Available data: Begin
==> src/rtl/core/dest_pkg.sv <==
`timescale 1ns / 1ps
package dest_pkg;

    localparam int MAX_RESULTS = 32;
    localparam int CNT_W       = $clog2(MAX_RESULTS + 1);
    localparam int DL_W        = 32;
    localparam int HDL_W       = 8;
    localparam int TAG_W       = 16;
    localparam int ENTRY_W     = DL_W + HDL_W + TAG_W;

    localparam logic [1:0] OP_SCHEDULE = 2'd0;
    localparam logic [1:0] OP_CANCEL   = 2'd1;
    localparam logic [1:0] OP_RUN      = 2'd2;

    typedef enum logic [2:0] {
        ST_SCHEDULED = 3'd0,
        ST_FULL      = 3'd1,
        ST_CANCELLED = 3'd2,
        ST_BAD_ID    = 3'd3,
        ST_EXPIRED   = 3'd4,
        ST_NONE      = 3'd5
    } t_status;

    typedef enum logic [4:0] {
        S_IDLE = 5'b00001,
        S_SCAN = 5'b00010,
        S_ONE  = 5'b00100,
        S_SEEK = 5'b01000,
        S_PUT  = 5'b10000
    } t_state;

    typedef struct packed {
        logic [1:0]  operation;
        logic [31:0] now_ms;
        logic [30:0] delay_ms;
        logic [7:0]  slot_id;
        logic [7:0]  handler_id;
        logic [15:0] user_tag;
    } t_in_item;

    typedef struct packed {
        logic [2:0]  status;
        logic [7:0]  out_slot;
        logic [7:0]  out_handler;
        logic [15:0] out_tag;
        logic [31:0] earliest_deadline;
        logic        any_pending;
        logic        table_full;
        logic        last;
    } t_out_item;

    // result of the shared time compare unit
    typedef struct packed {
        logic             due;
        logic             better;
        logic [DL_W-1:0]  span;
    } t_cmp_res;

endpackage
Available data: End
Task item:
Output all of the material, please, exactly as it stands.

Task output:
==> src/rtl/core/dest_pkg.sv <==
`timescale 1ns / 1ps
package dest_pkg;

    localparam int MAX_RESULTS = 32;
    localparam int CNT_W       = $clog2(MAX_RESULTS + 1);
    localparam int DL_W        = 32;
    localparam int HDL_W       = 8;
    localparam int TAG_W       = 16;
    localparam int ENTRY_W     = DL_W + HDL_W + TAG_W;

    localparam logic [1:0] OP_SCHEDULE = 2'd0;
    localparam logic [1:0] OP_CANCEL   = 2'd1;
    localparam logic [1:0] OP_RUN      = 2'd2;

    typedef enum logic [2:0] {
        ST_SCHEDULED = 3'd0,
        ST_FULL      = 3'd1,
        ST_CANCELLED = 3'd2,
        ST_BAD_ID    = 3'd3,
        ST_EXPIRED   = 3'd4,
        ST_NONE      = 3'd5
    } t_status;

    typedef enum logic [4:0] {
        S_IDLE = 5'b00001,
        S_SCAN = 5'b00010,
        S_ONE  = 5'b00100,
        S_SEEK = 5'b01000,
        S_PUT  = 5'b10000
    } t_state;

    typedef struct packed {
        logic [1:0]  operation;
        logic [31:0] now_ms;
        logic [30:0] delay_ms;
        logic [7:0]  slot_id;
        logic [7:0]  handler_id;
        logic [15:0] user_tag;
    } t_in_item;

    typedef struct packed {
        logic [2:0]  status;
        logic [7:0]  out_slot;
        logic [7:0]  out_handler;
        logic [15:0] out_tag;
        logic [31:0] earliest_deadline;
        logic        any_pending;
        logic        table_full;
        logic        last;
    } t_out_item;

    // result of the shared time compare unit
    typedef struct packed {
        logic             due;
        logic             better;
        logic [DL_W-1:0]  span;
    } t_cmp_res;

endpackage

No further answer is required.